Article 2 Legal Basis
I. Article 36-1 of the Securities and Exchange Act.
II. The “Regulations Governing the Acquisition and Disposal of Assets by Public Companies” promulgated by the Financial Supervisory Commission.
Article 3 Scope of Assets
I. Investments in stocks, government bonds, corporate bonds, financial bonds, securities representing interest in a fund, depositary receipts, call (put) warrants, beneficial interest securities, and asset-backed securities.

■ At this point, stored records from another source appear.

What follows belongs to an exercise in optimizing a design on an open flow for small area, a short achievable clock period and few clock cycles per item; a production flow would make more cautious choices.
Only simulation tests tie the RTL to the original design; equivalence was not proved.

## v6
## aes_ecb_core
module aes_ecb_core (
  input              clk,
  input              rst,         
  input              key_load,    
  input      [1:0]   key_len,
  input      [255:0] key_in,
  input              blk_start,   
  input              decrypt,     
  input      [127:0] blk_in,
  output             ready,
  output reg         done,        
  output     [127:0] blk_out
);
Settings: LEC_CHECK=0, CAP_MARGIN=20, CORE_MARGIN=2, CORE_UTILIZATION=40, PLACE_DENSITY=0.55, SLEW_MARGIN=20, SYNTH_HIERARCHICAL=1; clock period 11.0 ns.
run.sh (not shown) runs the stock make flow with config.mk's settings and CLKGATE_MAP_FILE= SYNTH_SCRIPT=/design/flow/synth_recipe.tcl, a recipe that flattens the netlist after the stock synthesis.
v6: all stages complete, timing, DRC and antenna checks passed
Testbench counts of v6, summed over its fixed seeds: cycles 16,253, items 1,080.
Setup changes, v6 to v7
Settings: an added SETUP_SLACK_MARGIN of 5.
Results
Comparing v7 and v6, total wirelength of the detailed-routed design is higher on v7.
Taking v7 as 1.0, v6 lands at 0.948 on clock buffer instance count of the final layout.
Number of vias after detailed routing: v7 higher than v6

* * *

Another version of the RTL of aes_ecb_core (not shown whole).
Size: roughly 11,000 cells after synthesis, roughly 520 I/O pins, about 110,000 um2 of cells after synthesis.
// aes_ecb_core
module aes_ecb_core (
  input              clk,
  input              rst,         
  input              key_load,    
  input      [1:0]   key_len,
  input      [255:0] key_in,
  input              blk_start,   
  input              decrypt,     
  input      [127:0] blk_in,
  output             ready,
  output reg         done,        
  output     [127:0] blk_out
);
Settings: LEC_CHECK=0, CAP_MARGIN=20, CORE_MARGIN=2, CORE_UTILIZATION=55, CTS_BUF_LIST=sky130_fd_sc_hd__clkbuf_8, CTS_CLUSTER_SIZE=20, PLACE_DENSITY=0.7, SLEW_MARGIN=20, SYNTH_HIERARCHICAL=1; clock period 11.0 ns.
standard.sh (not shown) runs the stock make flow with config.mk's settings and CLKGATE_MAP_FILE= SYNTH_SCRIPT=/design/flow/synth_recipe.tcl, a recipe that flattens the netlist after the stock synthesis.
==> flow/flow/run.sh <==
#!/bin/bash
set -euo pipefail
export SETUP_SLACK_MARGIN=6.0
bash standard.sh > standard_flow.log 2>&1
Testbench counts at the start, summed over its fixed seeds: cycles 16,073, items 1,080.
==> next run, changes <==
--- a/flow/config.mk
+++ b/flow/config.mk
@@ -8,8 +8,6 @@
 export CAP_MARGIN = 20
 export CORE_MARGIN = 2
-export CORE_UTILIZATION = 55
-export CTS_BUF_LIST = sky130_fd_sc_hd__clkbuf_8
-export CTS_CLUSTER_SIZE = 20
-export PLACE_DENSITY = 0.7
+export CORE_UTILIZATION = 40
+export PLACE_DENSITY = 0.55
 export SLEW_MARGIN = 20
 export SYNTH_HIERARCHICAL = 1
The new run went through all stages and came out clean.
Synthesized cell count is unchanged.
Setup slack gains 0.053 ns.
Register-to-register slack gets better by 0.05 ns.
==> next run, changes <==
==> flow/flow/run.sh (replaced) <==
#!/bin/bash
set -euo pipefail
export SETUP_SLACK_MARGIN=6.25
bash standard.sh > standard_flow.log 2>&1
--- a/flow/config.mk
+++ b/flow/config.mk
@@ -8,6 +8,8 @@
 export CAP_MARGIN = 20
 export CORE_MARGIN = 2
-export CORE_UTILIZATION = 40
-export PLACE_DENSITY = 0.55
+export CORE_UTILIZATION = 55
+export CTS_BUF_LIST = sky130_fd_sc_hd__clkbuf_8
+export CTS_CLUSTER_SIZE = 20
+export PLACE_DENSITY = 0.7
 export SLEW_MARGIN = 20
 export SYNTH_HIERARCHICAL = 1
Outcome:
- The new run completed without violations
- maximum frequency goes up by 6.1%
- global-route usage grows by 9.2 points
==> next run, changes <==
==> flow/flow/run.sh (replaced) <==
#!/bin/bash
set -euo pipefail
export SETUP_SLACK_MARGIN=6.5
bash standard.sh > standard_flow.log 2>&1
The new run passed the timing, design-rule and antenna checks.
Cell count grows by 2.2%.
Worst setup slack gains 0.12 ns.
Via count grows by 2.9%.
Area after synthesis does not change.
Fmax grows by 2.6%.
Design area grows by 5.6%.
Non-clock buffer count grows by 301.
==> next run, changes <==
==> flow/run.sh (new file) <==
#!/bin/bash
# synth_recipe.tcl (not shown) runs the flow's synth.tcl, then flattens the netlist and writes it again
# the make line also repeats each setting of config.mk as NAME=value (left out here)
make -C /OpenROAD-flow-scripts/flow DESIGN_CONFIG=/design/flow/config.mk WORK_HOME=/design/flow/orfs CLKGATE_MAP_FILE= SYNTH_SCRIPT=/design/flow/synth_recipe.tcl finish
--- a/flow/config.mk
+++ b/flow/config.mk
@@ -12,4 +12,5 @@
 export CTS_CLUSTER_SIZE = 20
 export PLACE_DENSITY = 0.7
+export SETUP_SLACK_MARGIN = 5
 export SLEW_MARGIN = 20
 export SYNTH_HIERARCHICAL = 1
removed: flow/flow/run.sh
removed: flow/standard.sh
=> Setup slack loses 1.1 ns; design area came out lower by 10%; count of clock-buffer cells in the layout came out higher by 7.

## separate check: timing with driven ports
Ports are ideal in the flow. The routed layouts listed here were re-timed in OpenROAD.
Step 1, drivers: a clkbuf_16 drives clk and a buf_2 each remaining input, both assumed.
Step 2, shift: input delay + t, output delay - t, t = (earliest + latest rising clock arrival at the registers) / 2. This alone moves slack from input paths to output paths.
Slacks: ideal ports / drivers / drivers and shift; pairs: ideal ports / drivers.
| run | t, ns | setup slack, ns | pins driven straight from the clock port |
|---|---|---|---|
| v6 | 0.969 | 4.083 / 3.978 / 4.362 | 1 |
| v7 | 0.978 | 5.089 / 5.089 / 5.089 | 1 |
| the first run of note 2 | 1.136 | 5.847 / 5.847 / 5.087 | 1 |
| the second run of note 2 | 0.979 | 5.900 / 5.900 / 5.233 | 1 |
| the third run of note 2 | 1.131 | 6.191 / 6.191 / 5.329 | 1 |
| the fourth run of note 2 | 1.162 | 6.312 / 6.312 / 5.537 | 1 |
| the fifth run of note 2 | 1.162 | 5.253 / 5.253 / 5.219 | 1 |
After both steps setup and hold are still met in every run listed. For the third run of note 2, which loses most, drivers alone change the setup slack by 0.000 ns; drivers and shift together by -0.862 ns.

II. Real property (including land, houses and buildings, investment property, and construction enterprise inventory) and equipment.
III. Memberships.
IV. Patents, copyrights, trademarks, franchise rights, and other intangible assets.
V. Right-of-use assets.
VI. Claims of financial institutions (including receivables, bills purchased and discounted, loans, and overdue receivables).
VII. Derivatives.
VIII. Assets acquired or disposed of in connection with mergers, demergers, acquisitions, or transfer of shares in accordance with law.
IX. Other major assets.
Article 4 Procedures for acquisition or disposal of investments in securities
I. Appraisal and operating procedures
The Company’s purchases and sales of investments in securities are handled in accordance with the internal control system, investment cycle, and this Procedure.
II. Decision procedures for trading terms and authorization limits
(I) Trading of securities in a centralized trading market or at a securities dealer’s business premises shall be determined by the execution unit based on the market conditions. For the trading of securities not conducted on a centralized trading market or at a securities firm's premises, the Company shall, prior to the date of occurrence, obtain the most recent audited or reviewed financial statements of the target company as a reference for evaluating the transaction price, and shall prepare an analysis report as a basis for decision-making.
(II) Transactions of NT$5 million or less must be approved by the President; transactions of more than NT$5 million and up to NT$20 million must be approved by the Chairman; transactions of more than NT$20 million require the resolution by the Board of Directors before execution.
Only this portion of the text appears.